## config.mk

```make
export PLATFORM = sky130hd
export DESIGN_NAME = radio_io_top
export DESIGN_NICKNAME = d
export VERILOG_FILES = /design/src/hw/radio_pkg.sv /design/src/hw/apb_regs.sv /design/src/hw/spi_master.sv /design/src/hw/tx_sample_fifo.sv /design/src/hw/dac_interleave.sv /design/src/hw/radio_io_top.sv
export SDC_FILE = /design/constraint.sdc
export NUM_CORES = 1
export LEC_CHECK = 0
export BUFFER_PORTS_ARGS = -buffer_cell sky130_fd_sc_hd__buf_2
export CAP_MARGIN = 25
export CORE_MARGIN = 5
export CORE_UTILIZATION = 44
export DETAILED_ROUTE_END_ITERATION = 12
export PLACE_DENSITY = 0.62
export SLEW_MARGIN = 10
export SYNTH_ARGS = -nofsm -noshare
export SYNTH_HDL_FRONTEND = slang
export SYNTH_SLANG_ARGS = --single-unit
```

## constraint.sdc

```tcl
create_clock -name clk_2x -period 4 [get_ports clk_2x]
set_input_delay 0 -clock clk_2x [delete_from_list [all_inputs] [get_ports clk_2x]]
set_output_delay 0 -clock clk_2x [all_outputs]
set_load 0.005 [all_outputs]
```

## src/hw/radio_pkg.sv

```systemverilog
package radio_pkg;

   ////////////////////
   // Datapath and SPI sizing

   localparam int dac_width = 14;       // One DAC word
   localparam int spi_slaves = 4;       // TX db, RX db, codec, clock gen
   localparam int spi_bits = 16;        // Bits per transfer
   localparam int spi_half = 2;         // clk_2x cycles per half SCLK
   localparam int fifo_depth = 8;       // Sample pairs
   localparam int apb_addr_width = 8;

   ////////////////////
   // Register map

   localparam logic [apb_addr_width-1:0] addr_spi_cmd = 8'h00;
   localparam logic [apb_addr_width-1:0] addr_spi_status = 8'h04;
   localparam logic [apb_addr_width-1:0] addr_spi_rdata = 8'h08;
   localparam logic [apb_addr_width-1:0] addr_tx_sample = 8'h0C;
   localparam logic [apb_addr_width-1:0] addr_tx_ctrl = 8'h10;

   ////////////////////
   // APB write word

   // The same 32-bit word is a SPI command or an I/Q pair
   // depending on the address it is written to
   typedef union packed
   {
      struct packed
      {
         logic [13:0] spare;
         logic [1:0]  chip;   // Index into sen
         logic [15:0] data;   // Shifted out MSB first
      } spi_cmd;
      struct packed
      {
         logic [3:0]           spare;
         logic [dac_width-1:0] i_word;
         logic [dac_width-1:0] q_word;
      } iq;
   } reg_word_u;

endpackage

```

## src/hw/apb_regs.sv

```systemverilog
`timescale 1ns/100ps

module apb_regs
(
   input  logic                                clk_2x,
   input  logic                                rst_n,
   input  logic                                psel,
   input  logic                                penable,
   input  logic                                pwrite,
   input  logic [radio_pkg::apb_addr_width-1:0] paddr,
   input  logic [31:0]                         pwdata,
   output logic [31:0]                         prdata,
   output logic                                pready,
   output logic                                pslverr,
   output logic                                spi_start,
   output logic [1:0]                          spi_sel,
   output logic [radio_pkg::spi_bits-1:0]      spi_wdata,
   input  logic                                spi_busy,
   input  logic [radio_pkg::spi_bits-1:0]      spi_rdata,
   output logic                                fifo_push,
   output logic [2*radio_pkg::dac_width-1:0]   fifo_wdata,
   input  logic                                fifo_full,
   output logic                                tx_enable,
   input  logic                                underrun_pulse,
   output logic                                underrun_flag
);

   radio_pkg::reg_word_u wword;
   logic access;
   logic hit_cmd;
   logic hit_status;
   logic hit_rdata;
   logic hit_sample;
   logic hit_ctrl;
   logic mapped;
   logic err;
   logic wr_ok;

   ////////////////////
   // Address decode and errors

   assign wword = pwdata;
   assign access = psel & penable;   // Access phase of a transfer

   assign hit_cmd = (paddr == radio_pkg::addr_spi_cmd);
   assign hit_status = (paddr == radio_pkg::addr_spi_status);
   assign hit_rdata = (paddr == radio_pkg::addr_spi_rdata);
   assign hit_sample = (paddr == radio_pkg::addr_tx_sample);
   assign hit_ctrl = (paddr == radio_pkg::addr_tx_ctrl);
   assign mapped = hit_cmd | hit_status | hit_rdata | hit_sample | hit_ctrl;

   // A start still in flight counts as busy
   assign err = ~mapped
              | (pwrite & hit_cmd & (spi_busy | spi_start))
              | (pwrite & hit_sample & fifo_full);

   assign pready = access;           // No wait states
   assign pslverr = access & err;
   assign wr_ok = access & pwrite & ~err;

   // Sample goes straight into the FIFO on the closing edge
   assign fifo_push = wr_ok & hit_sample;
   assign fifo_wdata = {wword.iq.i_word, wword.iq.q_word};

   ////////////////////
   // Control state

   always_ff @(posedge clk_2x)
   begin
      if (!rst_n)
      begin
         spi_start <= 1'b0;
         tx_enable <= 1'b0;
         underrun_flag <= 1'b0;
      end
      else
      begin
         spi_start <= wr_ok & hit_cmd;   // Single-cycle pulse
         if (wr_ok & hit_ctrl)
            tx_enable <= pwdata[0];
         if (underrun_pulse)
            underrun_flag <= 1'b1;       // New underrun wins over clear
         else if (wr_ok & hit_ctrl & pwdata[2])
            underrun_flag <= 1'b0;
      end
   end

   // Command held for the SPI master
   always_ff @(posedge clk_2x)
   begin
      if (wr_ok & hit_cmd)
      begin
         spi_sel <= wword.spi_cmd.chip;
         spi_wdata <= wword.spi_cmd.data;
      end
   end

   ////////////////////
   // Read data

   always_comb
   begin
      prdata = '0;
      case (paddr)
         radio_pkg::addr_spi_status: prdata[0] = spi_busy;
         radio_pkg::addr_spi_rdata:  prdata[radio_pkg::spi_bits-1:0] = spi_rdata;
         radio_pkg::addr_tx_ctrl:    prdata[2:0] = {underrun_flag, ~fifo_full, tx_enable};
         default:                    prdata = '0;
      endcase
   end

endmodule

```

## src/hw/spi_master.sv

```systemverilog
`timescale 1ns/100ps

module spi_master
(
   input  logic                             clk_2x,
   input  logic                             rst_n,
   input  logic                             spi_start,
   input  logic [1:0]                       spi_sel,
   input  logic [radio_pkg::spi_bits-1:0]   spi_wdata,
   input  logic [radio_pkg::spi_slaves-1:0] miso_in,
   output logic                             spi_busy,
   output logic [radio_pkg::spi_bits-1:0]   spi_rdata,
   output logic [radio_pkg::spi_slaves-1:0] sen,
   output logic [radio_pkg::spi_slaves-1:0] sclk_out,
   output logic [radio_pkg::spi_slaves-1:0] mosi_out
);

   logic                                 busy_q;
   logic                                 sclk_q;
   logic [$clog2(radio_pkg::spi_half)-1:0] div_cnt;
   logic [$clog2(radio_pkg::spi_bits):0]   bit_cnt;
   logic [radio_pkg::spi_slaves-1:0]     sen_q;
   logic [radio_pkg::spi_bits-1:0]       shift_q;
   logic [radio_pkg::spi_bits-1:0]       rdata_q;
   logic                                 miso_q;
   logic                                 miso_sel;
   logic                                 half_end;

   assign half_end = (div_cnt == radio_pkg::spi_half - 1);

   ////////////////////
   // Sequencer

   always_ff @(posedge clk_2x)
   begin
      if (!rst_n)
      begin
         busy_q <= 1'b0;
         sclk_q <= 1'b0;
         div_cnt <= '0;
         bit_cnt <= '0;
         sen_q <= '1;
         rdata_q <= '0;
      end
      else if (!busy_q)
      begin
         if (spi_start)
         begin
            busy_q <= 1'b1;
            sclk_q <= 1'b0;
            div_cnt <= '0;
            bit_cnt <= '0;
            sen_q <= '1;
            sen_q[spi_sel] <= 1'b0;   // Only the addressed chip
         end
      end
      else
      begin
         div_cnt <= half_end ? '0 : div_cnt + 1'b1;
         if (half_end)
         begin
            if (bit_cnt == radio_pkg::spi_bits)
            begin
               // Trailing low half done, release the chip
               busy_q <= 1'b0;
               sen_q <= '1;
               rdata_q <= shift_q;
            end
            else if (!sclk_q)
               sclk_q <= 1'b1;
            else
            begin
               sclk_q <= 1'b0;
               bit_cnt <= bit_cnt + 1'b1;
            end
         end
      end
   end

   ////////////////////
   // Shift register

   // MISO is captured at the rise and enters the register at the fall,
   // so MOSI only moves on the falling edge
   always_ff @(posedge clk_2x)
   begin
      if (!busy_q && spi_start)
         shift_q <= spi_wdata;
      else if (busy_q && half_end && bit_cnt != radio_pkg::spi_bits)
      begin
         if (!sclk_q)
            miso_q <= miso_sel;                                    // Rising SCLK
         else
            shift_q <= {shift_q[radio_pkg::spi_bits-2:0], miso_q};   // Falling SCLK
      end
   end

   ////////////////////
   // Lane gating

   always_comb
   begin
      miso_sel = 1'b0;
      for (int k = 0; k < radio_pkg::spi_slaves; k++)
      begin
         sclk_out[k] = sclk_q & ~sen_q[k];
         mosi_out[k] = shift_q[radio_pkg::spi_bits-1] & ~sen_q[k];
         miso_sel = miso_sel | (miso_in[k] & ~sen_q[k]);   // Selected chip only
      end
   end

   assign sen = sen_q;
   assign spi_busy = busy_q;
   assign spi_rdata = rdata_q;

endmodule

```

## src/hw/tx_sample_fifo.sv

```systemverilog
`timescale 1ns/100ps

module tx_sample_fifo
(
   input  logic                              clk_2x,
   input  logic                              rst_n,
   input  logic                              push,
   input  logic [2*radio_pkg::dac_width-1:0] wdata,
   input  logic                              pop,
   output logic [2*radio_pkg::dac_width-1:0] rdata,
   output logic                              full,
   output logic                              empty
);

   logic [2*radio_pkg::dac_width-1:0]       mem [radio_pkg::fifo_depth];
   logic [$clog2(radio_pkg::fifo_depth)-1:0] wr_ptr;
   logic [$clog2(radio_pkg::fifo_depth)-1:0] rd_ptr;
   logic [$clog2(radio_pkg::fifo_depth):0]   count;
   logic                                    do_push;
   logic                                    do_pop;

   assign full = (count == radio_pkg::fifo_depth);
   assign empty = (count == 0);

   // Requests beyond the limits are dropped
   assign do_push = push & ~full;
   assign do_pop = pop & ~empty;

   ////////////////////
   // Storage

   always_ff @(posedge clk_2x)
   begin
      if (do_push)
         mem[wr_ptr] <= wdata;
   end

   assign rdata = mem[rd_ptr];   // Head of queue, no read latency

   ////////////////////
   // Pointers and occupancy

   always_ff @(posedge clk_2x)
   begin
      if (!rst_n)
      begin
         wr_ptr <= '0;
         rd_ptr <= '0;
         count <= '0;
      end
      else
      begin
         if (do_push)
            wr_ptr <= (wr_ptr == radio_pkg::fifo_depth - 1) ? '0 : wr_ptr + 1'b1;
         if (do_pop)
            rd_ptr <= (rd_ptr == radio_pkg::fifo_depth - 1) ? '0 : rd_ptr + 1'b1;

         case ({do_push, do_pop})
            2'b10:   count <= count + 1'b1;
            2'b01:   count <= count - 1'b1;
            default: count <= count;   // Idle or both at once
         endcase
      end
   end

endmodule

```

## src/hw/dac_interleave.sv

```systemverilog
`timescale 1ns/100ps

module dac_interleave
(
   input  logic                              clk_2x,
   input  logic                              rst_n,
   input  logic                              tx_enable,
   input  logic [2*radio_pkg::dac_width-1:0] fifo_rdata,
   input  logic                              fifo_empty,
   output logic                              fifo_pop,
   output logic [radio_pkg::dac_width-1:0]   tx_data,
   output logic                              tx_sync,
   output logic                              underrun_pulse
);

   logic                            phase_q;   // 0 selects the I slot
   logic [radio_pkg::dac_width-1:0] q_hold;
   logic                            slot_i;

   assign slot_i = ~phase_q;
   assign fifo_pop = slot_i & tx_enable & ~fifo_empty;

   always_ff @(posedge clk_2x)
   begin
      if (!rst_n)
      begin
         phase_q <= 1'b1;   // Odd slot first so sync toggles from reset
         q_hold <= '0;
         tx_data <= '0;
         tx_sync <= 1'b0;
         underrun_pulse <= 1'b0;
      end
      else
      begin
         phase_q <= ~phase_q;
         underrun_pulse <= slot_i & tx_enable & fifo_empty;
         if (slot_i)
         begin
            tx_sync <= 1'b0;   // Low marks the I word
            if (fifo_pop)
            begin
               tx_data <= fifo_rdata[2*radio_pkg::dac_width-1:radio_pkg::dac_width];
               q_hold <= fifo_rdata[radio_pkg::dac_width-1:0];
            end
            else
            begin
               // Disabled or starved, send silence
               tx_data <= '0;
               q_hold <= '0;
            end
         end
         else
         begin
            tx_sync <= 1'b1;
            tx_data <= q_hold;
         end
      end
   end

endmodule

```

## src/hw/radio_io_top.sv

```systemverilog
`timescale 1ns/100ps

module radio_io_top
(
   input  logic                                clk_2x,
   input  logic                                rst_n,
   input  logic                                psel,
   input  logic                                penable,
   input  logic                                pwrite,
   input  logic [radio_pkg::apb_addr_width-1:0] paddr,
   input  logic [31:0]                         pwdata,
   input  logic [radio_pkg::spi_slaves-1:0]    miso_in,
   output logic [31:0]                         prdata,
   output logic                                pready,
   output logic                                pslverr,
   output logic [radio_pkg::spi_slaves-1:0]    sen,
   output logic [radio_pkg::spi_slaves-1:0]    sclk_out,
   output logic [radio_pkg::spi_slaves-1:0]    mosi_out,
   output logic [radio_pkg::dac_width-1:0]     tx_data,
   output logic                                tx_sync,
   output logic                                tx_have_space,
   output logic                                tx_underrun
);

   logic                              spi_start;
   logic [1:0]                        spi_sel;
   logic [radio_pkg::spi_bits-1:0]    spi_wdata;
   logic                              spi_busy;
   logic [radio_pkg::spi_bits-1:0]    spi_rdata;
   logic                              fifo_push;
   logic                              fifo_pop;
   logic [2*radio_pkg::dac_width-1:0] fifo_wdata;
   logic [2*radio_pkg::dac_width-1:0] fifo_rdata;
   logic                              fifo_full;
   logic                              fifo_empty;
   logic                              tx_enable;
   logic                              underrun_pulse;

   assign tx_have_space = ~fifo_full;   // Flow-control pin to host

   ////////////////////
   // Register block

   apb_regs i_apb_regs
   (
      .clk_2x(clk_2x), .rst_n(rst_n),
      .psel(psel), .penable(penable), .pwrite(pwrite), .paddr(paddr), .pwdata(pwdata),
      .prdata(prdata), .pready(pready), .pslverr(pslverr),
      .spi_start(spi_start), .spi_sel(spi_sel), .spi_wdata(spi_wdata),
      .spi_busy(spi_busy), .spi_rdata(spi_rdata),
      .fifo_push(fifo_push), .fifo_wdata(fifo_wdata), .fifo_full(fifo_full),
      .tx_enable(tx_enable), .underrun_pulse(underrun_pulse),
      .underrun_flag(tx_underrun)
   );

   ////////////////////
   // SPI with lane fan-out

   spi_master i_spi_master
   (
      .clk_2x(clk_2x), .rst_n(rst_n),
      .spi_start(spi_start), .spi_sel(spi_sel), .spi_wdata(spi_wdata),
      .miso_in(miso_in), .spi_busy(spi_busy), .spi_rdata(spi_rdata),
      .sen(sen), .sclk_out(sclk_out), .mosi_out(mosi_out)
   );

   ////////////////////
   // Transmit path

   tx_sample_fifo i_tx_sample_fifo
   (
      .clk_2x(clk_2x), .rst_n(rst_n),
      .push(fifo_push), .wdata(fifo_wdata), .pop(fifo_pop),
      .rdata(fifo_rdata), .full(fifo_full), .empty(fifo_empty)
   );

   dac_interleave i_dac_interleave
   (
      .clk_2x(clk_2x), .rst_n(rst_n),
      .tx_enable(tx_enable), .fifo_rdata(fifo_rdata), .fifo_empty(fifo_empty),
      .fifo_pop(fifo_pop), .tx_data(tx_data), .tx_sync(tx_sync),
      .underrun_pulse(underrun_pulse)
   );

endmodule

```

==> summary.md, run 1 <==
| Metric | Value |
|---|---|
| Syn Std Cell Area | 0.0129 mm^2 |
| DRT iter0 DRCs | around 500 |
| Die H | 181 um |
| DR DRC count | 0 |
| Final ANT Viol Nets | 0 |
| Postcts setup bufs | 0 |
| TritonCTS Buffers | 36 |
| WP data required | ~4400 ps |
| Root Driver | clkbuf_16 |
| CTS sink cnt | 334 |
| Clock-pin slew on the worst setup and hold paths | 60 ps |
| Vias in the first global route | 6954 |
| Worst-Margin Slew | 926 ps |
| Fmax | approximately 300 MHz |
| # nets final | between 900 and 1000 |
| Post-layout minimum cycle time | between 3000 and 4000 ps |
| Core area | about 0.029 mm^2 |
| I/O Buffers | slightly above 90 |
| Max-Slew Margin vs Limit | roughly two fifths |
| Fin. Hold Viols | 0 |
| Seq/Total Area, Yosys | between 70% and 80% |
| Die area | 0.0328 mm^2 |
| Clk buf depth | 3 |
| RSZ-0062 raised after global routing | no |
| DP Area | ~0.014 mm^2 |
| Post-synthesis cell type count | 54 |
| Leak | between 5 and 6 nW |
| Share of cells above drive strength 1 | about 26% |
| Fin crit share | 82.2% |
| Final Routed Wirelength | between 20 and 30 mm |
| Gr ovfl total | 0 |
| Die width | between 150 and 200 um |
| Worst skew pair latency | 520 ps |
| Synth Warn # | 0 |
| Initial antenna violation count | 0 |
| Initial Util | ~45% |
| Setup tns final | 0 ps |
| Post-CTS Resized | 0 |
| Setup crit end kind | register |
| Drt pass-1 iters | 5 |
| Post-route design area | around 0.015 mm^2 |
| Startpoint Class | input port |
| Largest net degree at the start of global routing | 61 |
| CP Max Fanout | 8 |
| Power Total | 0.00715 W |
| Asr flop ratio synth | 0% |
| GRT Total Usage | ~16% |
| Status | finished, final reports clean |
| Critical path class | input port to register |
| Slew Viols, Final | 0 |
| EDFF count, synth | 259 |
| # setup viols final | 0 |
| Power per cell area | about 470 mW/mm^2 |
| I/O pin total | 112 |
| VDD IR max | roughly 380 uV |
| Vias | ~6900 |
| Cells after synthesis | around 770 |
| Synth Flop Type | edfxtp_1 |
| HPWL after detailed placement | between 15 and 20 mm |
| Wire per inst | between 20 and 25 um |
| Antenna Cells | 0 |
| GPL Wtd Cong | 0.766 |
| Seq cells post-synth | about 330 |
| Post-CTS Hold Fix Bufs | 36 |
| Post-DR vias/cell | approximately 5.3 |
| Arrival time at the worst endpoint | 3730 ps |
| First-pass GRT wire length | ~41 mm |
| Max Cap Viol | 0 |
| Worst min-delay path category | input port to register |
| Final clock skew | approximately 14 ps |
| CTS H-Tree Depth | 2 |
| Row count | 62 |
| Area delta synth->final | 19.3% |
| CTS tree | built |
| Syn Area/Cell | around 17 um^2 |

- [What is required] Filter the entries above down to the lines that contain "around".

- [Output for this exercise]
| DRT iter0 DRCs | around 500 |
| Post-route design area | around 0.015 mm^2 |
| Cells after synthesis | around 770 |
| Syn Area/Cell | around 17 um^2 |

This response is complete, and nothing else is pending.